At the same time though, it has led to a rather intriguing paradox. Essentially, Mars is believed to have had warm, flowing water on its surface at a time when the Sun was one-third as warm as it is today. This would require that the Martian atmosphere had ample carbon dioxide in order to keep its surface warm enough. But based on the Curiosity rover’s latest findings, this doesn’t appear to be the case.

These findings were part of an analysis of data taken by the Curiosity’s Chemistry and Mineralogy X-ray Diffraction (CheMin) instrument, which has been used to study the mineral content of drill samples in the Gale Crater. The results of this analysis were recently published in Proceedings of the National Academy of Science, where the research team indicated that no traces of carbonates were found in any samples taken from the ancient lake bed.

Simulated view of Gale Crater Lake on Mars, depicting a lake of water partially filling Mars’ Gale Crater. Credit: NASA/JPL-Caltech/ESA/DLR/FU Berlin/MSSS

To break it down, evidence collected by Curiosity (and a slew of other rovers, landers and orbiters) has led scientists to conclude that roughly 3.5 billion years ago, Mars surface had lakes and flowing rivers. They have also determined, thanks to the many samples taken by Curiosity since it landed in the Gale Crater in 2011, that this geological feature was once a lake bed that gradually became filled with sedimentary deposits.

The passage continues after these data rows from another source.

--- config.mk ---
export PLATFORM = sky130hd
export DESIGN_NAME = booth_ctrl
export DESIGN_NICKNAME = d
export VERILOG_FILES = /design/src/rtl/booth_ctrl_pkg.sv /design/src/rtl/booth_ctrl_iter_cnt.sv /design/src/rtl/booth_ctrl.sv
export SDC_FILE = /design/constraint.sdc
export NUM_CORES = 1
export LEC_CHECK = 0
export ABC_AREA = 0
export CAP_MARGIN = 25
export CORE_AREA = 2 2 39 41
export DETAILED_ROUTE_END_ITERATION = 10
export DIE_AREA = 0 0 41 43
export PLACE_DENSITY_LB_ADDON = 0.08
export SLEW_MARGIN = 40
export SYNTH_ARGS = -nofsm -noshare
export SYNTH_HDL_FRONTEND = slang
export SYNTH_SLANG_ARGS = --single-unit
--- constraint.sdc ---
create_clock -name clk -period 3.4 [get_ports clk]
set_clock_uncertainty 0.15 [all_clocks]
set_input_delay 0.51 -clock clk [delete_from_list [all_inputs] [get_ports clk]]
set_output_delay 0.51 -clock clk [all_outputs]
set_load 0.01 [all_outputs]
--- src/rtl/booth_ctrl_pkg.sv ---
// Shared definitions for the radix-2 Booth multiplier sequencer.
package booth_ctrl_pkg;

    localparam int DEF_WIDTH = 8;

    typedef enum logic [2:0] {
        IDLE   = 3'd0,
        LOAD_M = 3'd1,
        LOAD_Q = 3'd2,
        TEST   = 3'd3,
        SHIFT  = 3'd4,
        OUT_A  = 3'd5,
        OUT_Q  = 3'd6
    } state_t;

endpackage

--- src/rtl/booth_ctrl_iter_cnt.sv ---
// Iteration counter for the Booth loop: clear, increment, and a flag on the
// final iteration (count == WIDTH-1).
import booth_ctrl_pkg::*;

module iter_cnt #(
    parameter int WIDTH = DEF_WIDTH,
    parameter int CNT_W = $clog2(WIDTH)
) (
    input  logic clk,
    input  logic reset,
    input  logic clr,
    input  logic inc,
    output logic last
);

    logic [CNT_W-1:0] cnt_q, cnt_d;

    // Clear wins over increment; increment wraps modulo 2^CNT_W.
    always_comb begin
        cnt_d = cnt_q;
        if (clr)
            cnt_d = '0;
        else if (inc)
            cnt_d = cnt_q + 1'b1;
    end

    // Counter register.
    always_ff @(posedge clk or negedge reset) begin
        if (!reset)
            cnt_q <= '0;
        else
            cnt_q <= cnt_d;
    end

    assign last = (cnt_q == CNT_W'(WIDTH - 1));

endmodule

--- src/rtl/booth_ctrl.sv ---
// Booth multiplier sequencer: walks LOAD_M, LOAD_Q, WIDTH x (TEST, SHIFT),
// OUT_A, OUT_Q and drives the one-hot datapath enables. ld_a/sub in TEST are
// decoded straight from q0/q_m1 so the adder result is captured on the edge
// leaving TEST, one cycle before the shift.
import booth_ctrl_pkg::*;

module booth_ctrl #(
    parameter int WIDTH = DEF_WIDTH,
    parameter int CNT_W = $clog2(WIDTH)
) (
    input  logic clk,
    input  logic reset,
    input  logic start,
    input  logic q0,
    input  logic q_m1,
    output logic busy,
    output logic done,
    output logic ld_m,
    output logic ld_q,
    output logic clr_a,
    output logic ld_a,
    output logic sub,
    output logic shr,
    output logic out_a,
    output logic out_q
);

    state_t state_q, state_d;
    logic   cnt_last;

    iter_cnt #(
        .WIDTH (WIDTH),
        .CNT_W (CNT_W)
    ) u_iter_cnt (
        .clk   (clk),
        .reset (reset),
        .clr   (state_q == LOAD_Q),
        .inc   (state_q == SHIFT),
        .last  (cnt_last)
    );

    // State register.
    always_ff @(posedge clk or negedge reset) begin
        if (!reset)
            state_q <= IDLE;
        else
            state_q <= state_d;
    end

    // Next-state logic; start only matters in IDLE.
    always_comb begin
        state_d = state_q;
        case (state_q)
            IDLE:    if (start) state_d = LOAD_M;
            LOAD_M:  state_d = LOAD_Q;
            LOAD_Q:  state_d = TEST;
            TEST:    state_d = SHIFT;
            SHIFT:   state_d = cnt_last ? OUT_A : TEST;
            OUT_A:   state_d = OUT_Q;
            OUT_Q:   state_d = IDLE;
            default: state_d = IDLE;
        endcase
    end

    // Output decode; every output defaults low so IDLE and reset are all-zero.
    always_comb begin
        busy  = 1'b0;
        done  = 1'b0;
        ld_m  = 1'b0;
        ld_q  = 1'b0;
        clr_a = 1'b0;
        ld_a  = 1'b0;
        sub   = 1'b0;
        shr   = 1'b0;
        out_a = 1'b0;
        out_q = 1'b0;
        case (state_q)
            LOAD_M: begin
                busy = 1'b1;
                ld_m = 1'b1;
            end
            LOAD_Q: begin
                busy  = 1'b1;
                ld_q  = 1'b1;
                clr_a = 1'b1;
            end
            TEST: begin
                busy = 1'b1;
                ld_a = q0 ^ q_m1;
                sub  = q0 & ~q_m1;
            end
            SHIFT: begin
                busy = 1'b1;
                shr  = 1'b1;
            end
            OUT_A: begin
                busy  = 1'b1;
                out_a = 1'b1;
            end
            OUT_Q: begin
                busy  = 1'b1;
                out_q = 1'b1;
                done  = 1'b1;
            end
            default: ;
        endcase
    end

endmodule

==> results.sh <==
export IMPL_drtAntennaViolNets=0
export IMPL_port_buffers=14
export IMPL_p_switching_w=0.000178
export IMPL_fin_crit_sh=0.752
export IMPL_tns_ps=0
export IMPL_gr_usage_all_layers=0.114
export IMPL_syn_num_nets=55
export IMPL_dp_cells=70
export IMPL_power_density_nw_per_um2=781
export IMPL_setup_viol=0
export IMPL_cts_hold_buf=0
export IMPL_hold_viol=0
export IMPL_fin_ws_ps=844
export IMPL_drt_iter0_markers=4
export IMPL_hp_class="input pin to async pin"
export IMPL_grt_use_met2=0.150
export IMPL_drive_gt1_frac=0.0526
export IMPL_postSynthAreaPerCell_sq_um=9.29
export IMPL_antenna_found_initial=0
export IMPL_arrival_ps=1900
export IMPL_fill_cells=136
export IMPL_htree_levels=1
export IMPL_grt_pass1_vias=300
export IMPL_gp_congestion=0.702
export IMPL_whs_ps=358
export IMPL_reg2reg_slack_ps=1900
export IMPL_synth_seq_area_share=0.344
export IMPL_synth_cells=47
export IMPL_wire_per_inst_um=11.2
export IMPL_irDropWorstVdd_mv=0.278
export IMPL_ys_ff_latch=6
export IMPL_r2r_start="u_iter_cnt.cnt_q[0]$_DFFE_PN0P_"
export IMPL_synth_top_area_cell="dfrtp_1"
export IMPL_critPathLaunchType="input pin"
export IMPL_first_pass_iters=2
export IMPL_cts_resized=0
export IMPL_rows=14
export IMPL_drv_cap=0
export IMPL_dpl_hpwl_um=603
export IMPL_synth_edff_count=0
export IMPL_ys_flop_type="dfrtp_1"
export IMPL_synthesis_area_sq_um=437
export IMPL_grt_pass1_wl_um=1330
export IMPL_cts_buffer_depth=2
export IMPL_cts_buffers=3
export IMPL_grt_most_used_layer="met2"
export IMPL_fin_nets=67
export IMPL_outcome="completed"
export IMPL_place_ws_ps=832
export IMPL_worstSetupEndpointType="output port"
export IMPL_clock_sinks=6
export IMPL_tightest_slew_ps=531
export IMPL_grt_overflow_total=0
export IMPL_seq_power_share=0.392
export IMPL_power_frac_clock=0.140
export IMPL_fp_dieH_um=43
export IMPL_power_internal_w=0.000268
export IMPL_leakagePower_nw=0.265
export IMPL_clkSlewWorstSetupHoldPaths_ps=40
export IMPL_fin_area_sq_um=571
export IMPL_wl_um=817
export IMPL_synthArstFlopShare=1.00
export IMPL_die_w_um=41
export IMPL_rsz0062_at_grt="no"
export IMPL_cts_root_buffer="clkbuf_4"
export IMPL_rr_worst_depth=4
export IMPL_synth_area_leaders="dfrtp_1, nor3b_1, ha_1, a211o_1, buf_4"
export IMPL_grt_max_degree=20
export IMPL_synth_commonest_cells="dfrtp_1, nor3b_1, nor2_1"
export IMPL_drc=0
export IMPL_core_area_sq_um=1380
export IMPL_final_cells=73
export IMPL_insertion_delay_ps=240
export IMPL_cts_setup_buffers=0
export IMPL_relSlewSlack=0.646
export IMPL_num_antenna_cells=0
export IMPL_met3_usage=0.0471
export IMPL_report_final_slew_viol_count=0
export IMPL_period_needed_ps=2560
export IMPL_max_freq_mhz=391
export IMPL_die_area_sq_um=1760
export IMPL_crit_required_ps=2740
export IMPL_gr_usage_met1=0.145
export IMPL_switching_share=0.399
export IMPL_power_frac_comb=0.468
export IMPL_path_class="input pin to output port"
export IMPL_synth_top_area_frac=0.344
export IMPL_placed_cell_area_sq_um=548
export IMPL_ys_types=20
export IMPL_yosysWarnings=0
export IMPL_initial_core_util=0.316
export IMPL_vias=370
export IMPL_pin_count=15
export IMPL_via_per_inst=5.07
export IMPL_syn_to_final_growth_pct=30.7
export IMPL_r2r_end="u_iter_cnt.cnt_q[2]$_DFFE_PN0P_"
export IMPL_cts_tree="built"
export IMPL_cp_max_fo=1
worst max-delay path by stage:
stage | from | endpoint | slack [ps] | cells after the start
finish | q_m1 | ld_a | 840 | 5
global route | q_m1 | ld_a | 750 | 5
CTS | q_m1 | ld_a | 830 | 5
detailed placement | q_m1 | ld_a | 830 | 5
global placement | q_m1 | ld_a | 850 | 5
floorplan | state_q[2]$_DFFE_PN0P_ | ld_q | 1540 | 4
cells in the final DEF, fill, tap and decap left out:
cell and instances:
clkdlybuf4s50_1 14, nor3b_1 6, dfrtp_1 6, nor2_1 5, a211o_1 3, o21ai_0 3
ha_1 3, clkbuf_4 3, inv_1 2, nor3_1 2, nor4bb_1 2, nand2_1 1
and3b_1 1, and3_1 1, nand3b_1 1, a21o_1 1, nor4b_1 1, nor2b_1 1
o31a_1 1
power groups by stage:
stage	Clock (W)	Sequential, W	Combinational, W
finish	0.0000626	0.000175	0.000209
global route	0.0000714	0.000185	0.000227
CTS	0.0000657	0.000172	0.000212
detailed placement	0	0.000174	0.000212
global placement	0	0.000166	0.000207
floorplan	0	0.000113	0.000199
flip-flops by register name, summed over array words and instances (netlist names):
name	count
state_q	3
u_iter_cnt.cnt_q	3
kinds of logic after synthesis:
logic type                 share of synthesized area
DFF                                            0.344
adders and majority gates                     0.0860
AOI/OAI and AO/OA                              0.132
buffers and inverters                          0.129
and+or+nand+nor                                0.309
routing by layer:
layer  vias up  routed length [um]
met2        12                 391
li1        184                   -
met3         2                  43
met5         -                   0
met4         0                   9
met1       172                 372
cell type report:
cell class              count  area, sq um  area share
repair buffers             14          140       0.246
inverters                   2         7.51      0.0132
flip-flops and latches      6          150       0.263
clock buffers               3         22.5      0.0395
well taps                  16         20.0      0.0351
multi-input cells          32          230       0.404
stage by stage:
| step | utilization | total power (W) |
|---|---|---|
| after floorplan | - | 0.000313 |
| after global placement | 0.396 | 0.000372 |
| after detailed placement | 0.396 | 0.000386 |
| after CTS | 0.412 | 0.000450 |
| after global routing | 0.412 | 0.000484 |
| final | 0.412 | 0.000446 |
critical path: stages:
cell             delay [ps]
clkdlybuf4s50_1         450
inv_1                    40
ha_1                    260
nor2_1                  100
clkdlybuf4s50_1         540
(Power assumes the default switching activity.)
### src/rtl/dw_fmap_streamer.sv
// dw_fmap_streamer: reads a CHANNELS x IN_HEIGHT x IN_WIDTH feature map from a
// 1-cycle-latency memory and streams it, channel tagged, to a depthwise
// convolution through a 2-entry output FIFO with valid/ready handshake.
module dw_fmap_streamer #(
    parameter int N         = 16,
    parameter int IN_WIDTH  = 112,
    parameter int IN_HEIGHT = 112,
    parameter int CHANNELS  = 16,
    localparam int TOTAL    = CHANNELS * IN_WIDTH * IN_HEIGHT,
    localparam int AW       = $clog2(TOTAL),
    // Guarded so a single-channel / single-column build still has 1-bit fields
    localparam int CW       = (CHANNELS  > 1) ? $clog2(CHANNELS)  : 1
) (
    input  logic          clk,
    input  logic          rst,
    input  logic          start,
    output logic          mem_rd_en,
    output logic [AW-1:0] mem_addr,
    input  logic [N-1:0]  mem_rdata,
    output logic [N-1:0]  data_out,
    output logic [CW-1:0] channel_out,
    output logic          valid_out,
    input  logic          ready_in,
    output logic          busy,
    output logic          done
);

    localparam int XW = (IN_WIDTH  > 1) ? $clog2(IN_WIDTH)  : 1;
    localparam int YW = (IN_HEIGHT > 1) ? $clog2(IN_HEIGHT) : 1;

    typedef enum logic [1:0] {
        S_IDLE   = 2'd0,
        S_STREAM = 2'd1,
        S_DRAIN  = 2'd2
    } state_t;

    state_t          r_state;
    logic            r_busy;
    logic            r_done;

    // Read-side position in the map
    logic [XW-1:0]   r_x;
    logic [YW-1:0]   r_y;
    logic [CW-1:0]   r_ch;
    logic [AW-1:0]   r_addr;

    // One read can be in flight; its channel tag travels alongside it
    logic            r_pend;
    logic [CW-1:0]   r_pend_ch;

    // 2-entry output FIFO
    logic [N-1:0]    r_fifo_d [2];
    logic [CW-1:0]   r_fifo_c [2];
    logic            r_wr;
    logic            r_rd;
    logic [1:0]      r_cnt;

    logic            w_valid;
    logic            w_pop;
    logic [2:0]      w_occ_eff;
    logic            w_last_rd;
    logic            w_issue;

    assign w_valid   = (r_cnt != 2'd0);
    assign w_pop     = w_valid && ready_in;
    // Slots already claimed once this cycle's pop and pending push settle
    assign w_occ_eff = {1'b0, r_cnt} + {2'b00, r_pend} - {2'b00, w_pop};
    assign w_last_rd = (r_x  == XW'(IN_WIDTH - 1))  &&
                       (r_y  == YW'(IN_HEIGHT - 1)) &&
                       (r_ch == CW'(CHANNELS - 1));

    // The first read is issued in the start cycle itself so that the first
    // pixel is presented two cycles after start; IDLE always has an empty FIFO.
    assign w_issue = !rst && (((r_state == S_IDLE) && start) ||
                              ((r_state == S_STREAM) && (w_occ_eff < 3'd2)));

    assign mem_rd_en   = w_issue;
    assign mem_addr    = r_addr;
    assign valid_out   = w_valid;
    assign data_out    = w_valid ? r_fifo_d[r_rd] : '0;
    assign channel_out = w_valid ? r_fifo_c[r_rd] : '0;
    assign busy        = r_busy;
    assign done        = r_done;

    // Walk x, y, ch (and the linear address) one step per issued read.
    // Channel-major order makes the address a plain running count.
    always_ff @(posedge clk) begin
        if (rst) begin
            r_x    <= '0;
            r_y    <= '0;
            r_ch   <= '0;
            r_addr <= '0;
        end else if (w_issue) begin
            r_addr <= w_last_rd ? '0 : r_addr + 1'b1;
            if (r_x == XW'(IN_WIDTH - 1)) begin
                r_x <= '0;
                if (r_y == YW'(IN_HEIGHT - 1)) begin
                    r_y  <= '0;
                    r_ch <= (r_ch == CW'(CHANNELS - 1)) ? '0 : r_ch + 1'b1;
                end else begin
                    r_y <= r_y + 1'b1;
                end
            end else begin
                r_x <= r_x + 1'b1;
            end
        end
    end

    // Track the in-flight read and move returned data into the output FIFO
    always_ff @(posedge clk) begin
        if (rst) begin
            r_pend    <= 1'b0;
            r_pend_ch <= '0;
            r_wr      <= 1'b0;
            r_rd      <= 1'b0;
            r_cnt     <= 2'd0;
            for (int i = 0; i < 2; i++) begin
                r_fifo_d[i] <= '0;
                r_fifo_c[i] <= '0;
            end
        end else begin
            r_pend    <= w_issue;
            r_pend_ch <= r_ch;
            if (r_pend) begin
                r_fifo_d[r_wr] <= mem_rdata;
                r_fifo_c[r_wr] <= r_pend_ch;
                r_wr           <= ~r_wr;
            end
            if (w_pop) begin
                r_rd <= ~r_rd;
            end
            r_cnt <= r_cnt + {1'b0, r_pend} - {1'b0, w_pop};
        end
    end

    // Run control: IDLE -> STREAM -> DRAIN -> IDLE with registered busy/done
    always_ff @(posedge clk) begin
        if (rst) begin
            r_state <= S_IDLE;
            r_busy  <= 1'b0;
            r_done  <= 1'b0;
        end else begin
            r_done <= 1'b0;
            case (r_state)
                S_IDLE: begin
                    if (start) begin
                        r_busy  <= 1'b1;
                        r_state <= w_last_rd ? S_DRAIN : S_STREAM;
                    end
                end
                S_STREAM: begin
                    if (w_issue && w_last_rd) begin
                        r_state <= S_DRAIN;
                    end
                end
                S_DRAIN: begin
                    // Last pixel leaves and nothing else is queued or returning
                    if (!r_pend && (r_cnt == 2'd1) && w_pop) begin
                        r_state <= S_IDLE;
                        r_busy  <= 1'b0;
                        r_done  <= 1'b1;
                    end
                end
                default: begin
                    r_state <= S_IDLE;
                    r_busy  <= 1'b0;
                end
            endcase
        end
    end

endmodule
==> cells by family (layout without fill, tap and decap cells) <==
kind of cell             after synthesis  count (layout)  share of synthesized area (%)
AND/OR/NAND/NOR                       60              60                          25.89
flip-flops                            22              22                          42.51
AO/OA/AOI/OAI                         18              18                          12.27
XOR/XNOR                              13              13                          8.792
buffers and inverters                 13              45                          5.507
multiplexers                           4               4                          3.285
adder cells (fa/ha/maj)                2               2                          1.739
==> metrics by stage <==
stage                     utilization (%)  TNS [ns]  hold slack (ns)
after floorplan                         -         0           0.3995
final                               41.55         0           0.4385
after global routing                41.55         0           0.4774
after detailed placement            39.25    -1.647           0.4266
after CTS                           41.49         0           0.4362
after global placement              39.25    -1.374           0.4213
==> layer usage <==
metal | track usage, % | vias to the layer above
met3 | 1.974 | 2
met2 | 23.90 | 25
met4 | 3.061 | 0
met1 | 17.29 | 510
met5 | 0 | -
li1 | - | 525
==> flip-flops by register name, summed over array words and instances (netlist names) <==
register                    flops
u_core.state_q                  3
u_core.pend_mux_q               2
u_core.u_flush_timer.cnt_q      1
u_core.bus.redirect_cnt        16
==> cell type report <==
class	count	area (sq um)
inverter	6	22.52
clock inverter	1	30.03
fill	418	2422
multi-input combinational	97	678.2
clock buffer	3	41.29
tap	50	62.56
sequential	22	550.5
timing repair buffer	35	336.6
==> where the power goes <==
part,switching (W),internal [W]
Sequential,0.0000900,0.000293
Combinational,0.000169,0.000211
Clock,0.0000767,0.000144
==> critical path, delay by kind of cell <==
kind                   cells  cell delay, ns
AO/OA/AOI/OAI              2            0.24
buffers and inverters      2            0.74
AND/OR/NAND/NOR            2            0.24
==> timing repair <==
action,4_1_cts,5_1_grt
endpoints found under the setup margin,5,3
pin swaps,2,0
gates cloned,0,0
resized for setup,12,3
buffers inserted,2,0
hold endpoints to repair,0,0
**config.mk**
```make
export PLATFORM = sky130hd
export DESIGN_NAME = sys_ctrl_burst
export DESIGN_NICKNAME = d
export VERILOG_FILES = /design/src/rtl/sys_ctrl_pkg.sv /design/src/rtl/ctrl_tx_seq.sv /design/src/rtl/sys_ctrl_burst.sv
export SDC_FILE = /design/constraint.sdc
export NUM_CORES = 1
export LEC_CHECK = 0
export BUFFER_PORTS_ARGS = -buffer_cell sky130_fd_sc_hd__buf_2
export CORE_MARGIN = 8
export CORE_UTILIZATION = 50
export CTS_CLUSTER_SIZE = 40
export DETAILED_ROUTE_END_ITERATION = 8
export GPL_TIMING_DRIVEN = 0
export PLACE_DENSITY = 0.7
export SKIP_CTS_REPAIR_TIMING = 1
export SLEW_MARGIN = 20
export SYNTH_ARGS = -nofsm -noshare
export SYNTH_HDL_FRONTEND = slang
export SYNTH_SLANG_ARGS = --single-unit
export TNS_END_PERCENT = 50
```
**constraint.sdc**
```tcl
create_clock -name CLK -period 2.74 [get_ports CLK]
set_input_delay 0.274 -clock CLK [delete_from_list [all_inputs] [get_ports CLK]]
set_output_delay 0.274 -clock CLK [all_outputs]
set_load 0.005 [all_outputs]
```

However, for Mars to have been warm enough for liquid water to exist, its atmosphere would have had to contain a certain amount of carbon dioxide – providing a sufficient Greenhouse Effect to compensate for the Sun’s diminished warmth. Since rock samples in the Gale Crater act as a geological record for what conditions were like billions of years ago, they would surely contain plenty of carbonate minerals if this were the case.

Carbonates are minerals that result from carbon dioxide combining with positively charged ions (like magnesium and iron) in water. Since these ions have been found to be in good supply in samples of Martian rock, and subsequent analysis has shown that conditions never became acidic to the point that the carbonates would have dissolved, there is no apparent reason why they wouldn’t be showing up.

Along with his team, Thomas Bristow – the principal investigator for the CheMin instrument on Curiosity – calculated what the minimum amount of atmospheric carbon dioxide would need to be, and how this would have been indicated by the levels of carbonate found in Martian rocks today. They then sorted through the years worth of the CheMin instrument’s data to see if there were any indications of these minerals.

Comparison of X-ray diffraction patterns of two different samples analyzed by Curiosity’s Chemistry and Mineralogy (CheMin) instrument. Credit: NASA/JPL-Caltech/Ames

But as he explained in a recent NASA press release, the findings simply didn’t measure up:

“We’ve been particularly struck with the absence of carbonate minerals in sedimentary rock the rover has examined. It would be really hard to get liquid water even if there were a hundred times more carbon dioxide in the atmosphere than what the mineral evidence in the rock tells us.”

In the end, Bristow and his team could not find even trace amounts of carbonates in the rock samples they analyzed. Even if just a few tens of millibars of carbon dioxide had been present in the atmosphere when a lake existed in the Gale Crater, it would have produced enough carbonates for Curiosity’s CheMin to detect. This latest find adds to a paradox that has been plaguing Mars researchers for years.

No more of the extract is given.